** Records shown follows **

===== config.mk =====
export PLATFORM = sky130hd
export DESIGN_NAME = refcounted_probe_cache_table
export DESIGN_NICKNAME = d
export VERILOG_FILES = /design/src/sv/rpct_pkg.sv /design/src/sv/rpct_hash.sv /design/src/sv/refcounted_probe_cache_table.sv
export SDC_FILE = /design/constraint.sdc
export NUM_CORES = 2
export LEC_CHECK = 0
export BUFFER_PORTS_ARGS = -buffer_cell sky130_fd_sc_hd__buf_2
export CELL_PAD_IN_SITES_DETAIL_PLACEMENT = 0
export CELL_PAD_IN_SITES_GLOBAL_PLACEMENT = 1
export CORE_MARGIN = 3
export CORE_UTILIZATION = 45
export CTS_CLUSTER_SIZE = 28
export DETAILED_ROUTE_END_ITERATION = 10
export GPL_TIMING_DRIVEN = 0
export PLACE_DENSITY = 0.72
export SLEW_MARGIN = 40
export SYNTH_ARGS = -nofsm -noshare
export SYNTH_HDL_FRONTEND = slang
export SYNTH_SLANG_ARGS = --single-unit

===== constraint.sdc =====
create_clock -name clk -period 13.2 [get_ports clk]
set_input_delay 2.64 -clock clk [delete_from_list [all_inputs] [get_ports clk]]
set_output_delay 2.64 -clock clk [all_outputs]
set_load 0.02 [all_outputs]

===== src/sv/rpct_pkg.sv =====
// shared types and codes of the probe cache table
`default_nettype none

package rpct_pkg;

  localparam int SLOTS_DEF = 64;
  localparam int NUM_W     = 32;
  localparam int SLOT_W    = 6;
  localparam int REFS_W    = 8;
  localparam int STATUS_W  = 4;
  localparam int LIMIT_W   = 4;

  localparam logic [LIMIT_W-1:0] LIMIT_RESET = 4'd1;
  localparam logic [REFS_W-1:0]  REFS_MAX    = 8'hFF;

  // action codes
  localparam logic [1:0] ACT_REQUEST = 2'd0;
  localparam logic [1:0] ACT_RELEASE = 2'd1;
  localparam logic [1:0] ACT_MARK    = 2'd2;
  localparam logic [1:0] ACT_FLUSH   = 2'd3;

  // status codes
  localparam logic [STATUS_W-1:0] ST_HIT        = 4'd0;
  localparam logic [STATUS_W-1:0] ST_MISS       = 4'd1;
  localparam logic [STATUS_W-1:0] ST_NO_FREE    = 4'd2;
  localparam logic [STATUS_W-1:0] ST_REJECTED   = 4'd3;
  localparam logic [STATUS_W-1:0] ST_RELEASED   = 4'd4;
  localparam logic [STATUS_W-1:0] ST_UNDERFLOW  = 4'd5;
  localparam logic [STATUS_W-1:0] ST_MARKED     = 4'd6;
  localparam logic [STATUS_W-1:0] ST_FLUSH_WB   = 4'd7;
  localparam logic [STATUS_W-1:0] ST_FLUSH_NONE = 4'd8;
  localparam logic [STATUS_W-1:0] ST_OVERFLOW   = 4'd9;

  typedef struct packed {
    logic [1:0]        action;
    logic [NUM_W-1:0]  object_number;
    logic [SLOT_W-1:0] slot;
  } in_t;

  typedef struct packed {
    logic [STATUS_W-1:0] status;
    logic [SLOT_W-1:0]   result_slot;
    logic                load_needed;
    logic                writeback_needed;
    logic [NUM_W-1:0]    writeback_number;
    logic                last;
  } out_t;

  // one table entry as held in the slot memory
  typedef struct packed {
    logic [NUM_W-1:0]  number;
    logic [REFS_W-1:0] refs;
    logic              dirty;
  } entry_t;

endpackage

`default_nettype wire


===== src/sv/rpct_hash.sv =====
// iterative start slot unit: object number modulo the slot count
`default_nettype none

module rpct_hash import rpct_pkg::*; #(
  parameter int SLOTS = SLOTS_DEF
) (
  input  logic                       clk,
  input  logic                       rst,
  input  logic                       start,
  input  logic [NUM_W-1:0]           num,
  output logic                       done,
  output logic [$clog2(SLOTS)-1:0]   rem
);

  localparam int IDX_W   = $clog2(SLOTS);
  localparam int R_W     = IDX_W + 1;
  localparam int DIGIT_W = 4;
  localparam int STEPS   = NUM_W / DIGIT_W;
  localparam int CNT_W   = $clog2(STEPS);
  localparam logic [R_W-1:0] SLOTS_R = R_W'(SLOTS);

  logic             busy;
  logic [CNT_W-1:0] cnt;
  logic [NUM_W-1:0] sh;
  logic [IDX_W-1:0] r;
  logic [IDX_W-1:0] r_next;

  // four remainder steps per cycle, most significant bits first
  always_comb begin
    logic [R_W-1:0] acc;
    acc = {1'b0, r};
    for (int j = 0; j < DIGIT_W; j++) begin
      acc = {acc[R_W-2:0], sh[NUM_W-1-j]};
      if (acc >= SLOTS_R) begin
        acc = acc - SLOTS_R;
      end
    end
    r_next = acc[IDX_W-1:0];
  end

  always_ff @(posedge clk) begin
    if (rst) begin
      busy <= 1'b0;
      done <= 1'b0;
      cnt  <= '0;
    end else begin
      done <= 1'b0;
      if (start) begin
        busy <= 1'b1;
        cnt  <= '0;
        sh   <= num;
        r    <= '0;
      end else if (busy) begin
        r   <= r_next;
        sh  <= sh << DIGIT_W;
        cnt <= cnt + 1'b1;
        if (cnt == CNT_W'(STEPS - 1)) begin
          busy <= 1'b0;
          done <= 1'b1;
        end
      end
    end
  end

  assign rem = r;

endmodule

`default_nettype wire


===== src/sv/refcounted_probe_cache_table.sv =====
// top level of the reference counted linear probing cache table
`default_nettype none

// Slot table with reference counts. Entries live in one single-port-read
// slot memory (read data registered), valid bits in flops. One input
// item is worked on at a time. A release or mark-dirty reads its slot,
// then updates it. A request finds its start slot with an iterative
// modulo unit, then streams one memory read per cycle through the probe
// sequence, looking for a hit and remembering the first free slot in the
// same pass; a hit ends the walk early. A flush reads every slot with a
// read/check step pair and can be held by an output stall. A finished
// result waits in the output register while the next item is taken.
module refcounted_probe_cache_table import rpct_pkg::*; #(
  parameter int SLOTS = SLOTS_DEF
) (
  input  logic               clk,
  input  logic               rst,
  input  logic               in_valid,
  output logic               in_ready,
  input  in_t                in_data,
  output logic               out_valid,
  input  logic               out_ready,
  output out_t               out_data,
  input  logic               cfg_we,
  input  logic [LIMIT_W-1:0] cfg_wdata
);

  localparam int IDX_W = $clog2(SLOTS);
  localparam int CNT_W = $clog2(SLOTS + 1);
  localparam logic [IDX_W:0]   SLOTS_R   = (IDX_W + 1)'(SLOTS);
  localparam logic [IDX_W-1:0] LAST_SLOT = IDX_W'(SLOTS - 1);
  localparam logic [CNT_W-1:0] SLOTS_C   = CNT_W'(SLOTS);

  typedef enum logic [2:0] {
    S_IDLE, S_HASH, S_SCAN, S_UPD, S_FL_RD, S_FL_CHK, S_FL_END, S_EMIT
  } state_t;

  // input slot index wrapped into the table
  function automatic logic [IDX_W-1:0] slot_wrap(input logic [SLOT_W-1:0] s);
    logic [IDX_W:0] acc;
    acc = '0;
    for (int j = SLOT_W - 1; j >= 0; j--) begin
      acc = {acc[IDX_W-1:0], s[j]};
      if (acc >= SLOTS_R) begin
        acc = acc - SLOTS_R;
      end
    end
    return acc[IDX_W-1:0];
  endfunction

  function automatic out_t mk_res(input logic [STATUS_W-1:0] st,
                                  input logic [IDX_W-1:0] sl,
                                  input logic ld, input logic wb,
                                  input logic [NUM_W-1:0] wbn,
                                  input logic lst);
    out_t o;
    o.status           = st;
    o.result_slot      = SLOT_W'(sl);
    o.load_needed      = ld;
    o.writeback_needed = wb;
    o.writeback_number = wbn;
    o.last             = lst;
    return o;
  endfunction

  state_t             state;
  logic [LIMIT_W-1:0] reserved_limit;
  logic [1:0]         act;
  logic [NUM_W-1:0]   num;
  logic [IDX_W-1:0]   probe;
  logic [CNT_W-1:0]   kcnt;
  logic               chk_vld;
  logic               have_free;
  logic [IDX_W-1:0]   free_slot;
  logic               free_wb;
  logic [NUM_W-1:0]   free_num;
  logic               pend;
  out_t               res;
  logic [SLOTS-1:0]   valid_bits;

  // slot memory
  entry_t             mem [SLOTS];
  entry_t             rd_data;
  logic [IDX_W-1:0]   rd_slot;
  logic               rd_en;
  logic [IDX_W-1:0]   rd_addr;
  logic               wr_en;
  logic [IDX_W-1:0]   wr_addr;
  entry_t             wr_data;

  logic               in_fire;
  logic               out_free;
  logic [IDX_W-1:0]   in_slot;
  logic               reserved;
  logic               hash_start;
  logic               hash_done;
  logic [IDX_W-1:0]   hash_rem;
  logic               ent_valid;
  logic [REFS_W-1:0]  ent_refs;
  logic               ent_dirty;
  logic               hit;
  logic               scan_issue;
  logic               scan_done;
  logic [IDX_W-1:0]   probe_inc;
  logic               fl_go;

  assign in_ready   = (state == S_IDLE);
  assign in_fire    = in_valid && in_ready;
  assign out_free   = !out_valid || out_ready;
  assign in_slot    = slot_wrap(in_data.slot);
  assign reserved   = (in_data.object_number <= NUM_W'(reserved_limit));
  assign hash_start = in_fire && (in_data.action == ACT_REQUEST) && !reserved;

  // entry as seen through its valid bit
  assign ent_valid = valid_bits[rd_slot];
  assign ent_refs  = ent_valid ? rd_data.refs : '0;
  assign ent_dirty = ent_valid && rd_data.dirty;
  assign hit       = ent_valid && (rd_data.number == num);

  assign scan_issue = (state == S_SCAN) && (kcnt != SLOTS_C);
  assign scan_done  = (state == S_SCAN) && !chk_vld && (kcnt == SLOTS_C);
  assign probe_inc  = (probe == LAST_SLOT) ? '0 : probe + 1'b1;
  assign fl_go      = !ent_dirty || !pend || out_free;

  rpct_hash #(.SLOTS(SLOTS)) u_hash (
    .clk   (clk),
    .rst   (rst),
    .start (hash_start),
    .num   (in_data.object_number),
    .done  (hash_done),
    .rem   (hash_rem)
  );

  // memory read port select
  always_comb begin
    rd_en   = 1'b0;
    rd_addr = probe;
    unique case (state)
      S_IDLE: begin
        rd_en   = in_fire && ((in_data.action == ACT_RELEASE) ||
                              (in_data.action == ACT_MARK));
        rd_addr = in_slot;
      end
      S_SCAN:  rd_en = scan_issue;
      S_FL_RD: rd_en = 1'b1;
      default: rd_en = 1'b0;
    endcase
  end

  // read-modify-write back into the slot memory
  always_comb begin
    wr_en   = 1'b0;
    wr_addr = rd_slot;
    wr_data = rd_data;
    unique case (state)
      S_SCAN: begin
        if (chk_vld && hit && (rd_data.refs != REFS_MAX)) begin
          wr_en        = 1'b1;
          wr_data.refs = rd_data.refs + 1'b1;
        end else if (scan_done && have_free) begin
          wr_en          = 1'b1;
          wr_addr        = free_slot;
          wr_data.number = num;
          wr_data.refs   = REFS_W'(1);
          wr_data.dirty  = 1'b0;
        end
      end
      S_UPD: begin
        if (act == ACT_RELEASE && ent_refs != '0) begin
          wr_en        = 1'b1;
          wr_data.refs = rd_data.refs - 1'b1;
        end else if (act == ACT_MARK && ent_valid) begin
          wr_en         = 1'b1;
          wr_data.dirty = 1'b1;
        end
      end
      default: wr_en = 1'b0;
    endcase
  end

  always_ff @(posedge clk) begin
    if (wr_en) begin
      mem[wr_addr] <= wr_data;
    end
    if (rd_en) begin
      rd_data <= mem[rd_addr];
      rd_slot <= rd_addr;
    end
  end

  // sequencer, valid bits and output register
  always_ff @(posedge clk) begin
    if (rst) begin
      state          <= S_IDLE;
      reserved_limit <= LIMIT_RESET;
      valid_bits     <= '0;
      out_valid      <= 1'b0;
      chk_vld        <= 1'b0;
      have_free      <= 1'b0;
      pend           <= 1'b0;
      kcnt           <= '0;
    end else begin
      if (cfg_we) begin
        reserved_limit <= cfg_wdata;
      end
      if (out_valid && out_ready) begin
        out_valid <= 1'b0;
      end
      unique case (state)
        S_IDLE: begin
          if (in_fire) begin
            act <= in_data.action;
            num <= in_data.object_number;
            unique case (in_data.action)
              ACT_REQUEST: begin
                if (reserved) begin
                  res   <= mk_res(ST_REJECTED, '0, 1'b0, 1'b0, '0, 1'b1);
                  state <= S_EMIT;
                end else begin
                  state <= S_HASH;
                end
              end
              ACT_RELEASE, ACT_MARK: begin
                probe <= in_slot;
                state <= S_UPD;
              end
              default: begin
                probe <= '0;
                pend  <= 1'b0;
                state <= S_FL_RD;
              end
            endcase
          end
        end
        S_HASH: begin
          if (hash_done) begin
            probe     <= hash_rem;
            kcnt      <= '0;
            chk_vld   <= 1'b0;
            have_free <= 1'b0;
            state     <= S_SCAN;
          end
        end
        S_SCAN: begin
          chk_vld <= scan_issue;
          if (scan_issue) begin
            probe <= probe_inc;
            kcnt  <= kcnt + 1'b1;
          end
          if (chk_vld) begin
            // hit ends the walk, else remember the first free slot
            if (hit) begin
              res <= mk_res((rd_data.refs == REFS_MAX) ? ST_OVERFLOW : ST_HIT,
                            rd_slot, 1'b0, 1'b0, '0, 1'b1);
              state <= S_EMIT;
            end else if (ent_refs == '0 && !have_free) begin
              have_free <= 1'b1;
              free_slot <= rd_slot;
              free_wb   <= ent_dirty;
              free_num  <= rd_data.number;
            end
          end else if (kcnt == SLOTS_C) begin
            if (have_free) begin
              valid_bits[free_slot] <= 1'b1;
              res <= mk_res(ST_MISS, free_slot, 1'b1, free_wb,
                            free_wb ? free_num : '0, 1'b1);
            end else begin
              res <= mk_res(ST_NO_FREE, '0, 1'b0, 1'b0, '0, 1'b1);
            end
            state <= S_EMIT;
          end
        end
        S_UPD: begin
          if (act == ACT_RELEASE) begin
            res <= mk_res((ent_refs == '0) ? ST_UNDERFLOW : ST_RELEASED,
                          rd_slot, 1'b0, 1'b0, '0, 1'b1);
          end else begin
            res <= mk_res(ST_MARKED, rd_slot, 1'b0, 1'b0, '0, 1'b1);
          end
          state <= S_EMIT;
        end
        S_FL_RD: begin
          state <= S_FL_CHK;
        end
        S_FL_CHK: begin
          // hold one dirty slot back so the final one can carry last
          if (ent_dirty && fl_go) begin
            if (pend) begin
              out_valid <= 1'b1;
              out_data  <= res;
            end
            res  <= mk_res(ST_FLUSH_WB, rd_slot, 1'b0, 1'b1, rd_data.number, 1'b0);
            pend <= 1'b1;
          end
          if (fl_go) begin
            if (probe == LAST_SLOT) begin
              state <= S_FL_END;
            end else begin
              probe <= probe_inc;
              state <= S_FL_RD;
            end
          end
        end
        S_FL_END: begin
          if (out_free) begin
            out_valid <= 1'b1;
            if (pend) begin
              out_data      <= res;
              out_data.last <= 1'b1;
            end else begin
              out_data <= mk_res(ST_FLUSH_NONE, '0, 1'b0, 1'b0, '0, 1'b1);
            end
            state <= S_IDLE;
          end
        end
        S_EMIT: begin
          if (out_free) begin
            out_valid <= 1'b1;
            out_data  <= res;
            state     <= S_IDLE;
          end
        end
        default: state <= S_IDLE;
      endcase
    end
  end

endmodule

`default_nettype wire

** End of Records shown **

▸ **Task to carry out**
Nothing should appear in the answer except the lines above from the line with "with an iterative" through the line with "localparam logic [IDX_W:0]", both included, written out exactly.

▸ **Response for this exercise**
// then updates it. A request finds its start slot with an iterative
// modulo unit, then streams one memory read per cycle through the probe
// sequence, looking for a hit and remembering the first free slot in the
// same pass; a hit ends the walk early. A flush reads every slot with a
// read/check step pair and can be held by an output stall. A finished
// result waits in the output register while the next item is taken.
module refcounted_probe_cache_table import rpct_pkg::*; #(
  parameter int SLOTS = SLOTS_DEF
) (
  input  logic               clk,
  input  logic               rst,
  input  logic               in_valid,
  output logic               in_ready,
  input  in_t                in_data,
  output logic               out_valid,
  input  logic               out_ready,
  output out_t               out_data,
  input  logic               cfg_we,
  input  logic [LIMIT_W-1:0] cfg_wdata
);

  localparam int IDX_W = $clog2(SLOTS);
  localparam int CNT_W = $clog2(SLOTS + 1);
  localparam logic [IDX_W:0]   SLOTS_R   = (IDX_W + 1)'(SLOTS);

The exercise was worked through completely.